I'm trying to figure it out in real life terms, but I know that this is a game 
Any help would be cool. I'm going to start an Ork list and I wanted to give it some cool looted flavor (like Eldar tanks and stuff)
Thanks!


----------



## crimson skull

I'm afraid yes you have to use the generic looted wagon rules and for a landraider they are about as useful as a hand brake on a canoo! Your best bet with a landraider model is use it as a battle wagon just add loads of orky bits and weapons. Enjoy.


----------



## Red Orc

If you're looting a Landraider, it would be as a Battlewagon I'd think. 

Orks don't have templates and designs like the Imperium, so there's no standardisation. They use what they find in any way that makes sense to them. As a result, in game terms many different things can end up in the same class of vehicles. Same with looted weaponry - everything just gets 'orkified' to the point where, though it might be recognisable as having started as a Plasma Cannon or Landraider as it may be, it _works_ like a Battlewagon.

On the Eldar tanks, there's no equivalent in the Ork rules, because they don't have a grav-tank. A few of us kicked round the idea of having a load of grots with poles (made from Fantasy Goblins with spears) holding one up and running with it... but I think the concensus was the Orks, not being able to get it to fly, would just stick big wheels on it (at which point it becomes a Battlewagon again).

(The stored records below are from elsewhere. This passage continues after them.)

## src/pkg/vcrypto_pkg.sv

```systemverilog
// Package: constants and types for vector crypto group legality checks
package vcrypto_pkg;
  localparam int unsigned VLEN_DEFAULT = 128;
  localparam logic [8:0] WIDTH_128 = 9'h080;
  localparam logic [8:0] WIDTH_256 = 9'h100;
  localparam logic [3:0] SIZE_4 = 4'h4;
  localparam logic [3:0] SIZE_8 = 4'h8;
  localparam logic [6:0] SEW_32 = 7'h20;
  localparam logic [6:0] SEW_64 = 7'h40;
  localparam logic [7:0] SCALAR_GROUP_BITS = 8'h80;
  localparam int unsigned LATENCY_CYCLES = 2;
  // Vector SEW encoding (vsew field)
  localparam logic [2:0] VSEW_32 = 3'h2;
  localparam logic [2:0] VSEW_64 = 3'h3;

  typedef enum logic [3:0] {
    op_aes_vv,
    op_aes_vs,
    op_sha2_compress,
    op_sha2_msg_sched,
    op_ghash,
    op_sm4_key,
    op_sm4_round_vv,
    op_sm4_round_vs,
    op_sm3_expand,
    op_sm3_compress,
    op_clmul,
    op_none
  } crypto_op_t;

  typedef enum logic [1:0] {
    st_idle,
    st_busy,
    st_done
  } check_state_t;
endpackage

```

## src/hdl/vector_crypto_group_legality.sv

```systemverilog
// Legality checker and element group setup for vector crypto instructions
`timescale 1ns/10ps
module vector_crypto_group_legality
  import vcrypto_pkg::*;
#(
  parameter int unsigned VLEN = VLEN_DEFAULT,
  // Clear for the narrow hash variant, which reserves SEW 64 on the SHA-2 ops
  parameter bit SHA2_WIDE = 1'b1
) (
  input wire logic clk,
  input wire logic rst_n,
  input wire logic req_valid,
  input wire crypto_op_t req_op,
  input wire logic [4:0] vd,
  input wire logic [4:0] vs1,
  input wire logic [4:0] vs2,
  input wire logic [2:0] vsew,
  input wire logic [2:0] vlmul,
  input wire logic [15:0] vl,
  input wire logic [15:0] vstart,
  input wire logic vm,
  input wire logic vta,
  input wire logic vma,
  output logic rsp_valid,
  output logic illegal_instr,
  output logic [15:0] group_count,
  output logic [15:0] group_start,
  output logic [3:0] group_size_elements,
  output logic [8:0] group_width_bits,
  output logic [6:0] effective_element_width,
  output logic [3:0] scalar_regs,
  output logic [4:0] sub_opcode,
  output logic scalar_form,
  output logic tail_agnostic,
  output logic mask_agnostic,
  output logic masked
);
  // A scalar group is 128 bits, so narrow registers are ganged to hold it
  localparam logic [3:0] SCALAR_REGS_C =
    (VLEN >= 128) ? 4'h1 : (VLEN == 64) ? 4'h2 : 4'h4;
  localparam logic [1:0] LAT_LAST = 2'(LATENCY_CYCLES - 1);

  check_state_t state_q, state_d;
  logic [1:0] cnt_q, cnt_d;
  logic ill_q, ill_d;
  logic [15:0] gcount_q, gcount_d;
  logic [15:0] gstart_q, gstart_d;
  logic [3:0] gsize_q, gsize_d;
  logic [8:0] gwidth_q, gwidth_d;
  logic [6:0] eew_q, eew_d;
  logic [3:0] sregs_q, sregs_d;
  logic [4:0] subop_q, subop_d;
  logic sform_q, sform_d;
  logic ta_q, ta_d;
  logic ma_q, ma_d;
  logic msk_q, msk_d;
  logic valid_q, valid_d;

  // Decode combinational signals
  logic [3:0] size_c;
  logic [8:0] width_c;
  logic [6:0] sew_bits;
  logic sew_ok;
  logic uses_groups;
  logic is_scalar;
  logic chk_vs1;
  logic chk_vs2;
  logic [3:0] dst_regs;
  logic [19:0] lmul_vlen;
  logic lmul_bad;
  logic align_bad;
  logic ov_vs1;
  logic ov_vs2;
  logic [3:0] src2_regs;
  logic [3:0] lmul_regs;

  always_comb begin
    sew_bits = (vsew == VSEW_64) ? SEW_64 : (vsew == VSEW_32) ? SEW_32 : 7'h00;
    size_c = SIZE_4;
    width_c = WIDTH_128;
    sew_ok = (vsew == VSEW_32);
    uses_groups = 1'b1;
    is_scalar = 1'b0;
    chk_vs1 = 1'b0;
    chk_vs2 = 1'b0;
    case (req_op)
      op_aes_vv, op_ghash, op_sm4_key, op_sm4_round_vv: begin
      end
      op_aes_vs: begin
        is_scalar = 1'b1;
        chk_vs2 = 1'b1;
      end
      op_sm4_round_vs: begin
        is_scalar = 1'b1;
        chk_vs2 = 1'b1;
      end
      op_sha2_compress, op_sha2_msg_sched: begin
        chk_vs1 = 1'b1;
        chk_vs2 = 1'b1;
        if (vsew == VSEW_64) begin
          width_c = WIDTH_256;
        end
        sew_ok = (vsew == VSEW_32) || (SHA2_WIDE && (vsew == VSEW_64));
      end
      op_sm3_expand, op_sm3_compress: begin
        size_c = SIZE_8;
        width_c = WIDTH_256;
        chk_vs2 = 1'b1;
      end
      op_clmul: begin
        uses_groups = 1'b0;
        sew_ok = (vsew == VSEW_64);
      end
      default: begin
        uses_groups = 1'b0;
        sew_ok = 1'b0;
      end
    endcase
  end

  // LMUL*VLEN; fractional LMUL codes shift right
  always_comb begin
    lmul_vlen = 20'(VLEN);
    lmul_regs = 4'h1;
    case (vlmul)
      3'h0: lmul_regs = 4'h1;
      3'h1: lmul_regs = 4'h2;
      3'h2: lmul_regs = 4'h4;
      3'h3: lmul_regs = 4'h8;
      default: lmul_regs = 4'h1;
    endcase
    case (vlmul)
      3'h0, 3'h1, 3'h2, 3'h3: lmul_vlen = 20'(VLEN) << vlmul;
      3'h5: lmul_vlen = 20'(VLEN) >> 3;
      3'h6: lmul_vlen = 20'(VLEN) >> 2;
      3'h7: lmul_vlen = 20'(VLEN) >> 1;
      default: lmul_vlen = 20'h0_0000;
    endcase
    // Reserved vlmul code never gives a legal group
    lmul_bad = uses_groups && (lmul_vlen < {11'h000, width_c});
    // Group size is a power of two, so a low-bit mask tests the multiple
    align_bad = uses_groups &&
                (((vl & 16'({12'h000, size_c} - 16'h0001)) != 16'h0000) ||
                 ((vstart & 16'({12'h000, size_c} - 16'h0001)) != 16'h0000));
    dst_regs = lmul_regs;
    src2_regs = is_scalar ? SCALAR_REGS_C : lmul_regs;
  end

  reg_overlap u_ov_vs2 (
    .a_base(vd),
    .a_count(dst_regs),
    .b_base(vs2),
    .b_count(src2_regs),
    .hit(ov_vs2)
  );

  reg_overlap u_ov_vs1 (
    .a_base(vd),
    .a_count(dst_regs),
    .b_base(vs1),
    .b_count(lmul_regs),
    .hit(ov_vs1)
  );

  // Every reserved case except vlmul code 4 on op_clmul is folded into one illegal flag: no other undefined result
  // ever escapes, at the cost of giving software no finer cause code
  logic overlap_bad;
  logic sew_bad;
  logic reserved_c;
  logic illegal_c;

  always_comb begin
    overlap_bad = (chk_vs2 && ov_vs2) || (chk_vs1 && ov_vs1);
    sew_bad = !sew_ok;
    reserved_c = align_bad || sew_bad || overlap_bad;
    illegal_c = lmul_bad || reserved_c;
  end

  // Fixed latency: every request spends LATENCY_CYCLES in st_busy and one cycle in st_done, whatever its operands
  always_comb begin
    state_d = state_q;
    cnt_d = cnt_q;
    ill_d = ill_q;
    gcount_d = gcount_q;
    gstart_d = gstart_q;
    gsize_d = gsize_q;
    gwidth_d = gwidth_q;
    eew_d = eew_q;
    sregs_d = sregs_q;
    subop_d = subop_q;
    sform_d = sform_q;
    ta_d = ta_q;
    ma_d = ma_q;
    msk_d = msk_q;
    valid_d = 1'b0;
    // A request seen while busy is dropped; the issuer must wait for rsp_valid
    case (state_q)
      st_idle: begin
        if (req_valid) begin
          ill_d = illegal_c;
          gsize_d = uses_groups ? size_c : 4'h1;
          gwidth_d = uses_groups ? width_c : {2'b00, sew_bits};
          eew_d = sew_bits;
          gcount_d = (size_c == SIZE_8) ? (vl >> 3) : (vl >> 2);
          gstart_d = (size_c == SIZE_8) ? (vstart >> 3) : (vstart >> 2);
          if (!uses_groups) begin
            gcount_d = vl;
            gstart_d = vstart;
          end
          sregs_d = is_scalar ? SCALAR_REGS_C : 4'h0;
          subop_d = is_scalar ? vs1 : 5'h00;
          sform_d = is_scalar;
          ta_d = vta;
          ma_d = vma;
          msk_d = !vm;
          cnt_d = 2'b00;
          state_d = st_busy;
        end
      end
      st_busy: begin
        if (cnt_q == LAT_LAST) begin
          state_d = st_done;
        end else begin
          cnt_d = cnt_q + 2'b01;
        end
      end
      st_done: begin
        valid_d = 1'b1;
        state_d = st_idle;
      end
      default: state_d = st_idle;
    endcase
  end

  always_ff @(posedge clk or negedge rst_n) begin
    if (!rst_n) begin
      state_q <= st_idle;
      cnt_q <= 2'b00;
      ill_q <= 1'b0;
      gcount_q <= 16'h0000;
      gstart_q <= 16'h0000;
      gsize_q <= 4'h0;
      gwidth_q <= 9'h000;
      eew_q <= 7'h00;
      sregs_q <= 4'h0;
      subop_q <= 5'h00;
      sform_q <= 1'b0;
      ta_q <= 1'b0;
      ma_q <= 1'b0;
      msk_q <= 1'b0;
      valid_q <= 1'b0;
    end else begin
      state_q <= state_d;
      cnt_q <= cnt_d;
      ill_q <= ill_d;
      gcount_q <= gcount_d;
      gstart_q <= gstart_d;
      gsize_q <= gsize_d;
      gwidth_q <= gwidth_d;
      eew_q <= eew_d;
      sregs_q <= sregs_d;
      subop_q <= subop_d;
      sform_q <= sform_d;
      ta_q <= ta_d;
      ma_q <= ma_d;
      msk_q <= msk_d;
      valid_q <= valid_d;
    end
  end

  // Element order within a group is the datapath's: index 0 is the rightmost
  // Result fields stand until the next accepted request
  assign rsp_valid = valid_q;
  assign illegal_instr = ill_q;
  assign group_count = gcount_q;
  assign group_start = gstart_q;
  assign group_size_elements = gsize_q;
  assign group_width_bits = gwidth_q;
  assign effective_element_width = eew_q;
  assign scalar_regs = sregs_q;
  assign sub_opcode = subop_q;
  assign scalar_form = sform_q;
  assign tail_agnostic = ta_q;
  assign mask_agnostic = ma_q;
  assign masked = msk_q;
endmodule

```

## src/hdl/reg_overlap.sv

```systemverilog
// Overlap test between two vector register groups
`timescale 1ns/10ps
module reg_overlap (
  input wire logic [4:0] a_base,
  input wire logic [3:0] a_count,
  input wire logic [4:0] b_base,
  input wire logic [3:0] b_count,
  output logic hit
);
  logic [5:0] a_end;
  logic [5:0] b_end;
  always_comb begin
    a_end = {1'b0, a_base} + {2'b00, a_count};
    b_end = {1'b0, b_base} + {2'b00, b_count};
    hit = ({1'b0, a_base} < b_end) && ({1'b0, b_base} < a_end);
  end
endmodule

```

Playing against your mates at home you can mix and match to your hearts' content: but if you're playing someone you don't know in a store it's generally considered polite to stick to one codex for your rules. But with orks, because they are so non-standard, any pretty much plausable justification is generally OK, as long as you stick to the rules. I've even come across plans on a couple of occassions for looted Carnifexes...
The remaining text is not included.